A group of 14 local-town TV and news operators has written a letter to The Times grumbling the YouView connected-TV joint venture is a “cartel” and “an attempt by some of the biggest players in the business to hijack this fledgeling (sic) market”.
This is the latest opposition, following a growing number of competition complaints to Ofcom, including those from Virgin Media (NSDQ: VMED), IP Vision, Six TV, United For Local Television and the Open Source Consortium.
Doubtless, YouView’s co-owners – the BBC, ITV (LSE: ITV), Channel 4, Channel 5, BT (NYSE: BT), TalkTalk and Arqiva – are certainly trying to protect their privileged positions within the Freeview ecosystem.
But the letter signatories, led by Kent’s KM Group news publisher, are failing to acknowledge that YouView is, in fact, especially keen to carry independent local programming, amongst many new, third-party IPTV streams.
At the recent briefing to unveil the brand for what had been called Project Canvas, CEO Richard Halton was asked specifically about this potential, including about the prominence of such channels relative to core channels in the system…
When UK culture secretary Jeremy Hunt this week scaled back his ambitions for nationwide local TV channels in to more modest, IPTV-delivered services that might “exploit the potential of new platform technologies such as YouView”, YouView issued an immediate press release in which Halton sang from the same hymnsheet…
Indeed, the letter-writers, too, appear to welcome Hunt’s revised ambition, the genesis of which, by a panel led by Lazard media banker Nicholas Shott, YouView has been involved in.
Although YouView will retain the Freeview EPG channel numbering for linear channels, which will continue to be received over broadcast DTT, it also presents a new opportunity for third-party content makers to be distributed through add-on channels or applications.
So, rather than carp from the sidelines about abstract notions of “cartels”, the likes of KM Group – which this year forced the closure of a council-run Kent online TV venture but which has been slower to launch its own such initiative – should get stuck in and embrace the opportunity.

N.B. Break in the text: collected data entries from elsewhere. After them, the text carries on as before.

==> src/rtl/tl_line_master.sv <==
// TileLink UH line master: one 64 B line read (Get + 8 AccessAckData) or write (8 PutFullData + AccessAck).
// Latency: the A channel is valid one cycle after accept, and the response is valid one cycle after the last D beat.
// Backpressure: a_ready stalls the A burst with no bubbles, d_valid is taken only while waiting for D, and rsp is held until rsp_ready.
module tl_line_master #(
  parameter int          DATA_W    = 64,
  parameter int          ADDR_W    = 64,
  parameter int          BEATS     = 8,
  parameter logic [3:0]  SOURCE_ID = 4'd0
) (
  input  logic                     clk,
  input  logic                     rst,
  // command port
  input  logic                     req_valid,
  output logic                     req_ready,
  input  logic                     req_write,
  input  logic [ADDR_W-1:0]        req_addr,
  input  logic [DATA_W*BEATS-1:0]  req_wdata,
  // completion port
  output logic                     rsp_valid,
  input  logic                     rsp_ready,
  output logic                     rsp_write,
  output logic [DATA_W*BEATS-1:0]  rsp_rdata,
  output logic                     rsp_denied,
  output logic                     rsp_corrupt,
  // TileLink A channel
  output logic [2:0]               a_opcode,
  output logic [2:0]               a_param,
  output logic [2:0]               a_size,
  output logic [3:0]               a_source,
  output logic [ADDR_W-1:0]        a_address,
  output logic [DATA_W/8-1:0]      a_mask,
  output logic [DATA_W-1:0]        a_data,
  output logic                     a_valid,
  input  logic                     a_ready,
  // TileLink D channel
  input  logic [2:0]               d_opcode,
  input  logic [1:0]               d_param,
  input  logic [2:0]               d_size,
  input  logic [1:0]               d_sink,
  input  logic [3:0]               d_source,
  input  logic                     d_denied,
  input  logic [DATA_W-1:0]        d_data,
  input  logic                     d_corrupt,
  input  logic                     d_valid,
  output logic                     d_ready
);

  localparam int LINE_W = DATA_W * BEATS;
  localparam int CNT_W  = (BEATS > 1) ? $clog2(BEATS) : 1;
  localparam int OFF_W  = $clog2(LINE_W / 8);
  localparam logic [CNT_W-1:0] LAST_BEAT = CNT_W'(BEATS - 1);
  localparam logic [2:0] LINE_SIZE  = 3'(OFF_W);
  localparam logic [2:0] A_GET      = 3'd4;
  localparam logic [2:0] A_PUT_FULL = 3'd0;
  localparam logic [2:0] D_ACK      = 3'd0;
  localparam logic [2:0] D_ACK_DATA = 3'd1;

  typedef enum logic [2:0] {
    S_IDLE,
    S_GET_REQ,
    S_GET_RESP,
    S_PUT_DATA,
    S_PUT_ACK,
    S_DONE
  } state_e;

  state_e                    state_q, state_d;
  logic [CNT_W-1:0]          cnt_q, cnt_d;
  logic [ADDR_W-OFF_W-1:0]   line_q, line_d;
  logic                      write_q, write_d;
  logic [LINE_W-1:0]         wdata_q, wdata_d;
  logic [LINE_W-1:0]         rdata_q, rdata_d;
  logic                      denied_q, denied_d;
  logic                      corrupt_q, corrupt_d;
  logic                      beat_err;

  // D-channel sideband fields and the in-line byte offset carry no information for this master.
  logic unused_inputs;
  assign unused_inputs = ^{d_param, d_size, d_sink, req_addr[OFF_W-1:0]};

  // State and datapath registers; reset drops any partial transaction on the floor.
  always_ff @(posedge clk) begin
    if (rst) begin
      state_q   <= S_IDLE;
      cnt_q     <= '0;
      line_q    <= '0;
      write_q   <= 1'b0;
      wdata_q   <= '0;
      rdata_q   <= '0;
      denied_q  <= 1'b0;
      corrupt_q <= 1'b0;
    end else begin
      state_q   <= state_d;
      cnt_q     <= cnt_d;
      line_q    <= line_d;
      write_q   <= write_d;
      wdata_q   <= wdata_d;
      rdata_q   <= rdata_d;
      denied_q  <= denied_d;
      corrupt_q <= corrupt_d;
    end
  end

  // Next-state, datapath updates and all outputs, decoded from registered state only.
  always_comb begin
    state_d   = state_q;
    cnt_d     = cnt_q;
    line_d    = line_q;
    write_d   = write_q;
    wdata_d   = wdata_q;
    rdata_d   = rdata_q;
    denied_d  = denied_q;
    corrupt_d = corrupt_q;
    beat_err  = 1'b0;

    req_ready   = 1'b0;
    rsp_valid   = 1'b0;
    rsp_write   = 1'b0;
    rsp_rdata   = '0;
    rsp_denied  = 1'b0;
    rsp_corrupt = 1'b0;
    a_opcode    = 3'd0;
    a_param     = 3'd0;
    a_size      = 3'd0;
    a_source    = 4'd0;
    a_address   = '0;
    a_mask      = '0;
    a_data      = '0;
    a_valid     = 1'b0;
    d_ready     = 1'b0;

    case (state_q)
      S_IDLE: begin
        // Held low while rst is asserted so nothing looks acceptable during reset.
        req_ready = !rst;
        if (req_valid) begin
          line_d    = req_addr[ADDR_W-1:OFF_W];
          write_d   = req_write;
          wdata_d   = req_wdata;
          rdata_d   = '0;
          cnt_d     = '0;
          denied_d  = 1'b0;
          corrupt_d = 1'b0;
          state_d   = req_write ? S_PUT_DATA : S_GET_REQ;
        end
      end

      S_GET_REQ: begin
        a_valid  = 1'b1;
        a_opcode = A_GET;
        if (a_ready) begin
          state_d = S_GET_RESP;
        end
      end

      S_GET_RESP: begin
        d_ready = 1'b1;
        if (d_valid) begin
          // A malformed beat is flagged as corrupt but still fills its slot and counts.
          beat_err  = d_corrupt || (d_opcode != D_ACK_DATA) || (d_source != SOURCE_ID);
          denied_d  = denied_q | d_denied;
          corrupt_d = corrupt_q | beat_err;
          rdata_d[int'(cnt_q)*DATA_W +: DATA_W] = d_data;
          if (cnt_q == LAST_BEAT) begin
            cnt_d   = '0;
            state_d = S_DONE;
          end else begin
            cnt_d = cnt_q + CNT_W'(1);
          end
        end
      end

      S_PUT_DATA: begin
        a_valid  = 1'b1;
        a_opcode = A_PUT_FULL;
        a_data   = wdata_q[int'(cnt_q)*DATA_W +: DATA_W];
        if (a_ready) begin
          if (cnt_q == LAST_BEAT) begin
            cnt_d   = '0;
            state_d = S_PUT_ACK;
          end else begin
            cnt_d = cnt_q + CNT_W'(1);
          end
        end
      end

      S_PUT_ACK: begin
        d_ready = 1'b1;
        if (d_valid) begin
          beat_err  = d_corrupt || (d_opcode != D_ACK) || (d_source != SOURCE_ID);
          denied_d  = denied_q | d_denied;
          corrupt_d = corrupt_q | beat_err;
          state_d   = S_DONE;
        end
      end

      S_DONE: begin
        rsp_valid   = 1'b1;
        rsp_write   = write_q;
        rsp_rdata   = rdata_q;
        rsp_denied  = denied_q;
        rsp_corrupt = corrupt_q;
        if (rsp_ready) begin
          state_d = S_IDLE;
        end
      end

      default: begin
        state_d = S_IDLE;
      end
    endcase

    // Request attributes that are constant for the whole burst.
    if (a_valid) begin
      a_size    = LINE_SIZE;
      a_source  = SOURCE_ID;
      a_mask    = '1;
      a_address = {line_q, {OFF_W{1'b0}}};
    end
  end

endmodule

True, YouView’s olive branch may yet be another, BBC-style, open-arms, dead-end platitude to industry. Halton is also talking up the prospect of YouView carrying creative content from institutions like Royal Opera House – but the BBC’s previous offers to host British Film Institute content on iPlayer, to share news facilities with broadcasters, to share iPlayer with counterparts and to ingest commercial broadcasters’ VOD listings in to iPlayer have all come to little.
Regardless, though, there’s little about whatever “cartel” YouView may or may not prove to be that should preclude it carrying local IPTV from these letter-writers.
Their opposition is not universal at the local level. This week, Looking Local, a group enabling existing interactive TV services for over 120 local authorities (no wonder KM Group objects!), declared its support…
As Shott’s interim review conclusions have speculated, YouView could offer local media groups an opportunity to recoup absent advertising income. Much about how YouView will handle third-party IPTV channels and applications remains unclear – but better that third parties engage with that process as soon as possible.
YouView is due to announce its first partners, and make a pitch to others, in the next few weeks. What the letter makes clear is, some of the smaller local TV groups, so far, are out of the loop.
They should hold YouView to its offer and get stuck in. They want it, YouView wants it, and the government wants it.